Would you eat gene-edited pork sausage? Researchers at Washington State University have been given FDA approval for gene-edited pigs to enter the food chain for human consumption.
“I could tell no difference in what I would have expected in consuming the sausage off of an animal that is not genome edited,” said Jon Oatley, a professor at the School of Molecular Biosciences at Washington State University.
So how exactly does this work? Scientists used a gene-editing tool called CRISPR.
“We can pinpoint a spot in DNA that we want to make a modification with a tool like CRISPR and then try to shape a trait or engineer a trait or enhance the trait,” he said.

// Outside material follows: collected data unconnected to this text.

File: config.mk
export PLATFORM = sky130hd
export DESIGN_NAME = hazard_ctrl
export DESIGN_NICKNAME = d
export VERILOG_FILES = /design/src/rtl/hazard_pkg.sv /design/src/rtl/hazard_ctrl_fwd_sel.sv /design/src/rtl/hazard_ctrl.sv
export SDC_FILE = /design/constraint.sdc
export NUM_CORES = 1
export LEC_CHECK = 0
export ABC_CLOCK_PERIOD_IN_PS = 2400
export CORE_ASPECT_RATIO = 1.2
export CORE_MARGIN = 4
export CORE_UTILIZATION = 45
export CTS_BUF_LIST = sky130_fd_sc_hd__clkbuf_2 sky130_fd_sc_hd__clkbuf_4 sky130_fd_sc_hd__clkbuf_8
export DETAILED_ROUTE_END_ITERATION = 10
export PLACE_DENSITY = 0.84
export REMOVE_ABC_BUFFERS = 1
export SLEW_MARGIN = 20
export SYNTH_ARGS = -nofsm -noshare
export SYNTH_HDL_FRONTEND = slang
export SYNTH_SLANG_ARGS = --single-unit
File: constraint.sdc
create_clock -name clk -period 2.4 [get_ports clk]
set_input_delay 0.36 -clock clk [delete_from_list [all_inputs] [get_ports clk]]
set_output_delay 0.36 -clock clk [all_outputs]
set_load 0.1 [all_outputs]
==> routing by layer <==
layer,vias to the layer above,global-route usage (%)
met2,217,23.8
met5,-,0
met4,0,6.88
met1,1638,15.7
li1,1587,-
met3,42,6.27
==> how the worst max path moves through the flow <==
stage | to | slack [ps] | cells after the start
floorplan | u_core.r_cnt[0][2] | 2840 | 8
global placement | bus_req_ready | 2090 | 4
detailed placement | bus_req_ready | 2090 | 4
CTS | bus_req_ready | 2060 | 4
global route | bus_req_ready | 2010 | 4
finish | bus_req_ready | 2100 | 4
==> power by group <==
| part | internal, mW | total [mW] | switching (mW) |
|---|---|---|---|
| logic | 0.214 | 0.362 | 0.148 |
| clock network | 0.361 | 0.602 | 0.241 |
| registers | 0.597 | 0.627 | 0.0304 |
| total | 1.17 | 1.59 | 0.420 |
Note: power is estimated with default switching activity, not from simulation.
$ cat config.mk
export PLATFORM = sky130hd
export DESIGN_NAME = board_input_conditioner
export DESIGN_NICKNAME = d
export VERILOG_FILES = /design/src/rtl/board_io_pkg.sv /design/src/rtl/debounce_channel.sv /design/src/rtl/board_input_conditioner.sv
export SDC_FILE = /design/constraint.sdc
export NUM_CORES = 1
export LEC_CHECK = 0
export CORE_UTILIZATION = 39
export DETAILED_ROUTE_END_ITERATION = 8
export GPL_TIMING_DRIVEN = 0
export PLACE_DENSITY = 0.52
export REMOVE_ABC_BUFFERS = 1
export SETUP_SLACK_MARGIN = 0.15
export SYNTH_ARGS = -nofsm -noshare
export SYNTH_HDL_FRONTEND = slang
export SYNTH_SLANG_ARGS = --single-unit
$ cat constraint.sdc
create_clock -name clk -period 5.1 [get_ports clk]
set_clock_uncertainty 0.05 [all_clocks]
set_input_delay 1.02 -clock clk [delete_from_list [all_inputs] [get_ports clk]]
set_output_delay 1.02 -clock clk [all_outputs]
set_load 0.01 [all_outputs]
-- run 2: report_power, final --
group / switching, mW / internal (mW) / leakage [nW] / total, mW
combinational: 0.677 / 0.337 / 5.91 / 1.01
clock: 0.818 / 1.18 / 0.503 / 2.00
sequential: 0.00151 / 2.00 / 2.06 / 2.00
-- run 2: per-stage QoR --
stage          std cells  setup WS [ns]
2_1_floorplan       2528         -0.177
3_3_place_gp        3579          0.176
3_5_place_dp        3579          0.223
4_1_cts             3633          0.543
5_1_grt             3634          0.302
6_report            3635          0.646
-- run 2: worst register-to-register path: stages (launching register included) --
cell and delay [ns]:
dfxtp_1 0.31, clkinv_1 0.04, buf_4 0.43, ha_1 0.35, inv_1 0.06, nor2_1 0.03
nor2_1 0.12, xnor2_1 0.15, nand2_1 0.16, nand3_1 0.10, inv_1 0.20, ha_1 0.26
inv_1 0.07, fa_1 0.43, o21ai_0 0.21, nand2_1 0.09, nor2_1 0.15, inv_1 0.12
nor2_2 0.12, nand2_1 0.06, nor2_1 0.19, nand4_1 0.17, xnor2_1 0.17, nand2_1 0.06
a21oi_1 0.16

Oatley said this is more precise than selective breeding and allows them to drive a certain characteristic like disease resistance or efficiency in growth and production.
“We’ve found no complications in the process,” he said. “We’re not negatively impacting the welfare or the health of the animal or their impact on the environment.”

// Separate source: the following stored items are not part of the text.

`config.mk`:
```
export PLATFORM = sky130hd
export DESIGN_NAME = rst_seq_strobe_gen
export DESIGN_NICKNAME = d
export VERILOG_FILES = /design/src/rtl/rst_seq_strobe_gen.sv
export SDC_FILE = /design/constraint.sdc
export NUM_CORES = 1
export LEC_CHECK = 0
export BUFFER_PORTS_ARGS = -buffer_cell sky130_fd_sc_hd__buf_2
export CELL_PAD_IN_SITES_DETAIL_PLACEMENT = 1
export CELL_PAD_IN_SITES_GLOBAL_PLACEMENT = 2
export CORE_MARGIN = 2
export CORE_UTILIZATION = 33
export CTS_CLUSTER_SIZE = 24
export DETAILED_ROUTE_END_ITERATION = 10
export PLACE_DENSITY = 0.79
export RECOVER_POWER = 50
export SKIP_LAST_GASP = 1
export SYNTH_ARGS = -nofsm -noshare
export SYNTH_HDL_FRONTEND = slang
export SYNTH_SLANG_ARGS = --single-unit
export TNS_END_PERCENT = 20
```
`constraint.sdc`:
```
create_clock -name clk_sys -period 2.05 [get_ports clk_sys]
set_input_delay 0.41 -clock clk_sys [delete_from_list [all_inputs] [get_ports clk_sys]]
set_output_delay 0.41 -clock clk_sys [all_outputs]
set_load 0.02 [all_outputs]
```
<file path="config.mk">
export PLATFORM = sky130hd
export DESIGN_NAME = spi_link_master
export DESIGN_NICKNAME = d
export VERILOG_FILES = /design/src/rtl/spi_link_master.sv
export SDC_FILE = /design/constraint.sdc
export NUM_CORES = 1
export LEC_CHECK = 0
export ABC_AREA = 1
export CAP_MARGIN = 25
export CORE_ASPECT_RATIO = 1.75
export CORE_MARGIN = 3
export CORE_UTILIZATION = 50
export CTS_CLUSTER_SIZE = 12
export DETAILED_ROUTE_END_ITERATION = 6
export HOLD_SLACK_MARGIN = 0.1
export MAX_ROUTING_LAYER = met4
export PLACE_DENSITY = 0.74
export RECOVER_POWER = 100
export SLEW_MARGIN = 30
export SYNTH_ARGS = -nofsm -noshare
export SYNTH_HDL_FRONTEND = slang
export SYNTH_SLANG_ARGS = --single-unit
</file>
<file path="constraint.sdc">
create_clock -name clk -period 3.2 [get_ports clk]
set_input_delay 0.64 -clock clk [delete_from_list [all_inputs] [get_ports clk]]
set_output_delay 0.64 -clock clk [all_outputs]
set_load 0.01 [all_outputs]
</file>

The FDA authorization is limited to a particular group of five gene-edited pigs, but part of the project was to figure out how to get desirable traits in a fast way to improve food production.
This technology, according to Oatley, can improve meat quality and the health and resilience of livestock.

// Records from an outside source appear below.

===== src/rtl/cpu_sequencer.sv =====
// cpu_sequencer: multicycle state sequencer for the bus-based MIPS core.
// It holds the state register that the control unit decodes, stalls on Avalon
// waitrequest, inserts a mult/div wait state, runs a bus-stall watchdog with a
// sticky timeout, halts on request and counts retired instructions.
//
// Ports:
//   clk          rising-edge clock
//   reset        asynchronous active-low reset (forces FETCH)
//   opcode/fun   instruction register fields [31:26] / [5:0]
//   bus_req      control unit memread|memwrite for the current state
//   waitrequest  Avalon waitrequest
//   md_busy      mult/div unit still computing
//   halt_req     PC target is 0, sampled in EXEC2
//   state        0 HALT, 1 FETCH, 2 DECODE, 3 EXEC1, 4 EXEC2, 5 MDWAIT
//   active       state != HALT
//   stalled      combinational stall indication
//   bus_timeout  sticky watchdog flag
//   instr_count  retired-instruction counter (wraps)
module cpu_sequencer #(
  parameter int unsigned MD_ENABLE = 1,
  parameter int unsigned MAX_STALL = 255,
  parameter int unsigned COUNT_W   = 32
) (
  input  logic               clk,
  input  logic               reset,
  input  logic [5:0]         opcode,
  input  logic [5:0]         fun,
  input  logic               bus_req,
  input  logic               waitrequest,
  input  logic               md_busy,
  input  logic               halt_req,
  output logic [3:0]         state,
  output logic               active,
  output logic               stalled,
  output logic               bus_timeout,
  output logic [COUNT_W-1:0] instr_count
);

  localparam int unsigned STALL_W = $clog2(MAX_STALL + 1);
  localparam bit          MD_EN   = (MD_ENABLE != 0);
  localparam logic [STALL_W-1:0] STALL_LAST = STALL_W'(MAX_STALL - 1);

  typedef enum logic [3:0] {
    ST_HALT   = 4'd0,
    ST_FETCH  = 4'd1,
    ST_DECODE = 4'd2,
    ST_EXEC1  = 4'd3,
    ST_EXEC2  = 4'd4,
    ST_MDWAIT = 4'd5
  } state_e;

  state_e               state_q, state_d;
  logic [STALL_W-1:0]   stall_cnt_q, stall_cnt_d;
  logic                 timeout_q, timeout_d;
  logic [COUNT_W-1:0]   count_q, count_d;

  logic md_op;
  logic bstall;
  logic watch;
  logic wd_fire;

  // MULT/MULTU/DIV/DIVU: SPECIAL opcode with fun 0110xx
  assign md_op  = (opcode == 6'd0) && (fun[5:2] == 4'b0110);
  assign bstall = bus_req & waitrequest;

  // Watchdog only observes states that may own the bus
  assign watch   = (state_q == ST_FETCH) || (state_q == ST_EXEC1) || (state_q == ST_EXEC2);
  assign wd_fire = watch && bstall && (stall_cnt_q == STALL_LAST);

  // State and counter register
  always_ff @(posedge clk or negedge reset) begin
    if (!reset) begin
      state_q     <= ST_FETCH;
      stall_cnt_q <= '0;
      timeout_q   <= 1'b0;
      count_q     <= '0;
    end else begin
      state_q     <= state_d;
      stall_cnt_q <= stall_cnt_d;
      timeout_q   <= timeout_d;
      count_q     <= count_d;
    end
  end

  // Next-state, watchdog and retire logic
  always_comb begin
    state_d     = state_q;
    stall_cnt_d = '0;
    timeout_d   = timeout_q;
    count_d     = count_q;

    if (watch && bstall) begin
      stall_cnt_d = stall_cnt_q + STALL_W'(1);
    end

    if (wd_fire) begin
      // Timeout outranks every other transition and retires nothing
      state_d     = ST_HALT;
      timeout_d   = 1'b1;
      stall_cnt_d = '0;
    end else begin
      unique case (state_q)
        ST_HALT: state_d = ST_HALT;
        ST_FETCH: begin
          if (!bstall) state_d = ST_DECODE;
        end
        ST_DECODE: state_d = ST_EXEC1;
        ST_EXEC1: begin
          if (bstall)               state_d = ST_EXEC1;
          else if (MD_EN && md_op)  state_d = ST_MDWAIT;
          else                      state_d = ST_EXEC2;
        end
        ST_MDWAIT: begin
          if (!md_busy) state_d = ST_EXEC2;
        end
        ST_EXEC2: begin
          // Leaving EXEC2 coincides with the control unit's pcwrite
          if (!bstall) begin
            state_d = halt_req ? ST_HALT : ST_FETCH;
            count_d = count_q + COUNT_W'(1);
          end
        end
        default: state_d = ST_HALT;
      endcase
    end
  end

  assign state       = state_q;
  assign active      = (state_q != ST_HALT);
  assign stalled     = bstall | ((state_q == ST_MDWAIT) & md_busy);
  assign bus_timeout = timeout_q;
  assign instr_count = count_q;

endmodule


===== config.mk =====
export PLATFORM = sky130hd
export DESIGN_NAME = cpu_sequencer
export DESIGN_NICKNAME = d
export VERILOG_FILES = /design/src/rtl/cpu_sequencer.sv
export SDC_FILE = /design/constraint.sdc
export NUM_CORES = 1
export LEC_CHECK = 0
export BUFFER_PORTS_ARGS = -buffer_cell sky130_fd_sc_hd__buf_2
export CAP_MARGIN = 10
export CORE_MARGIN = 2
export CORE_UTILIZATION = 52
export DETAILED_ROUTE_END_ITERATION = 16
export PLACE_DENSITY = 0.84
export SYNTH_ARGS = -nofsm -noshare
export SYNTH_HDL_FRONTEND = slang
export SYNTH_SLANG_ARGS = --single-unit

===== constraint.sdc =====
create_clock -name clk -period 2.2 [get_ports clk]
set_input_delay 0.22 -clock clk [delete_from_list [all_inputs] [get_ports clk]]
set_output_delay 0.22 -clock clk [all_outputs]
set_load 0.005 [all_outputs]

==> summary.txt <==
Die W - 68.1 µm
TritonCTS clock tree - yes
Total chip power - 1.88 mW
Final HPWL DP - 3150 µm
Final WL - 4230 µm
Max-Slew Margin vs Limit - 63.5%
Initial Util - 53.8%
Cell area after synthesis - 2140 µm²
CTS Buf Count - 5
Row cnt - 23
DRT iter0 DRCs - 104
I/O Buffers - 53
Final critical-path required period - 1.75 ns
Register area share after synthesis - 51.6%
Initial DRT Pass Iterations - 4
Crit share post-route - 79.3%
Clk slew on worst S/H paths - 0.07 ns
Syn nets - 218
Synth Register Bits - 44
Instance area at placement - 2440 µm²
# clock sinks - 44
Max Buffers Root-to-Sink - 2
Largest fanout on the critical path - 6
Worst-margin pin slew - 0.546 ns
Vias - 1,661
Worst Setup End Kind - register
Setup ws final - 0.454 ns
DR WL/cell - 13.8 µm
Synth Area per Inst - 10.9 µm²
Crit. Startpoint - instr_count[10]$_DFFE_PN0P_
Post-synth top flop - dfrtp_1
Post-route ant nets - 0
Most frequent cells in the layout - buf_2, dfrtp_1, xnor2_1, nand4_1, nand3_1
GRT overflow - 0
Cells after Synth - 197
CTS root buf - clkbuf_8
Post-Route Setup TNS - 0 ns
R2R cell count - 4
Die Area - 4640 µm²
Hold WS - 0.243 ns
Area of the multi-input gates - 976 µm²
GP Congestion - 0.816
Number of antenna violations at the first check in global routing - 0
CTS H-tree depth - 2
Worst reg2reg endpoint - instr_count[30]$_DFFE_PN0P_
FF-to-FF Start - instr_count[10]$_DFFE_PN0P_
DRC viols - 0
Fin. max-slew vios - 0
Post-synth EDFFs - 0
End point of the critical path - instr_count[30]$_DFFE_PN0P_
Number of global-route vias before repair - 1,451
Reg2Reg Setup Slack - 0.45 ns
WP data arrival - 1.93 ns
RSZ-0062 raised after global routing - no
Fin. Hold Viols - 0
FF+latch area - 1100 µm²
Crit Path Category - reg -> reg
Largest net degree at the start of global routing - 29
CTS resizes - 0
Peak VDD IR - 0.394 mV
GR Util All Layers - 20.0%
Yosys cell types - 35
Outcome - finished clean
Via density - 5.41
Maxcap violations - 0
Total inserted antenna cells - 0
Final Cell Area - 2540 µm²
Core area - 3970 µm²
P_leak - 1.23 nW
Synth warnings - 0
IO Pins - 57
Final layout net count - 277
Clk_skew - 0.00361 ns
Die Y - 68.1 µm
First-pass GRT wire length - 6840 µm
FILL cells - 332
PD cells - 740 nW/µm²
Commonest non-fill, non-tap cell in the layout - buf_2
Critical Path RT - 2.38 ns
Asr flop ratio synth - 100%
Worst Hold Class - in -> reg
Pre-CTS setup slack - 0.481 ns
Worst-skew pair later-pin latency - 0.29 ns
Finish-stage setup viols - 0
CP Launch Type - register
Layout area overhead - 18.8%
Fraction of layout cells with a size suffix above 1 - 26.5%
Fmax - 573 MHz
cell families (layout without fill, tap and decap cells):
| family | Yosys count | after routing | synth area share, % |
|---|---|---|---|
| other | 1 | 1 | 0.175 |
| AOI/OAI and AO/OA | 6 | 6 | 1.99 |
| adders and majority gates | 3 | 3 | 1.76 |
| xor gates and xnor gates | 38 | 38 | 15.6 |
| DFF | 44 | 44 | 51.6 |
| and+or+nand+nor | 94 | 94 | 25.2 |
| muxes | 2 | 2 | 0.995 |
| buffers and inverters | 9 | 69 | 2.81 |
worst min path at each step:
stage / cells after the start / endpoint / from
5_1_grt: 4 / state[0]$_DFFE_PN1P_ / halt_req
4_1_cts: 5 / state[0]$_DFFE_PN1P_ / md_busy
6_report: 4 / state[0]$_DFFE_PN1P_ / halt_req
2_1_floorplan: 0 / bus_timeout$_DFFE_PN0N_ / reset
3_3_place_gp: 1 / stall_cnt_q[2]$_DFF_PN0_ / reset
3_5_place_dp: 1 / stall_cnt_q[2]$_DFF_PN0_ / reset
critical path, stage by stage, from the launching register on:
cell and delay (ns):
dfrtp_1 0.44, nand4_1 0.30, nor4_1 0.57, nand3_1 0.17
xnor2_1 0.15
synth_stat cells (2+ instances only):
cell type   n  area (µm²)
nor2_1     12        45.0
dfrtp_1    43        1080
nor4_1      4        25.0
xnor2_1    29         254
nor3_1      6        30.0
a21oi_1     2        10.0
nand4b_1    2        17.5
nand2_1    16        60.1
nand2b_1    2        12.5
nand4_1    18         113
o22ai_1     2        12.5
buf_6       3        33.8
xor2_1      9        78.8
ha_1        3        37.5
inv_1       5        18.8
nand3_1    18        90.1
and3_1      5        31.3
per-layer routing:
metal,GRT usage (%),share of wire [%]
met5,0,0
met4,6.75,1.4
met3,5.26,6.2
met2,30.2,47
met1,28.0,46
what timing repair did:
action / 4_1_cts / 5_1_grt
hold buffers: 1 / 0
setup buffers: 0 / 0
hold endpoints to repair: 15 / 0
sequential cells by signal, summed over array words and instances (netlist names):
signal and cells:
bus_timeout 1, instr_count 32, stall_cnt_q 8, state 3
cell type report:
class,instances,area share (%)
Sequential cell,44,43.4
Inverter,5,0.739
Timing Repair Buffer,56,11.4
Clock buffer,8,3.55
Tap cell,50,2.46
Multi-Input combinational cell,144,38.4
stage by stage:
step / utilization [%] / std cells
after global placement: 61.4 / 298
after floorplan: - / 197
after global routing: 64.0 / 307
after detailed placement: 61.4 / 298
after CTS: 64.0 / 307
final: 64.0 / 307
power by group:
part,switching (mW),total (mW),internal [mW]
Combinational,0.192,0.375,0.183
Sequential,0.109,0.993,0.885
Clock,0.256,0.512,0.256
Total,0.556,1.88,1.32
(Power assumes the default switching activity.)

Oatley said the goal is to help with food insecurity for future populations.
“Getting biotechnologies like genome editing into production systems, food animal production systems, to feed the world, to feed the future,” he said.
The world population is expected to reach 8.6 billion in 2030, according to a United Nations report.
Food demand could increase by 59% to 98% between 2005 and 2050, according to a study done in 2013.
“We can’t just do that by producing more animals, the climate and the planet just wont handle that, so we have to make animals more efficient,” Oatley said.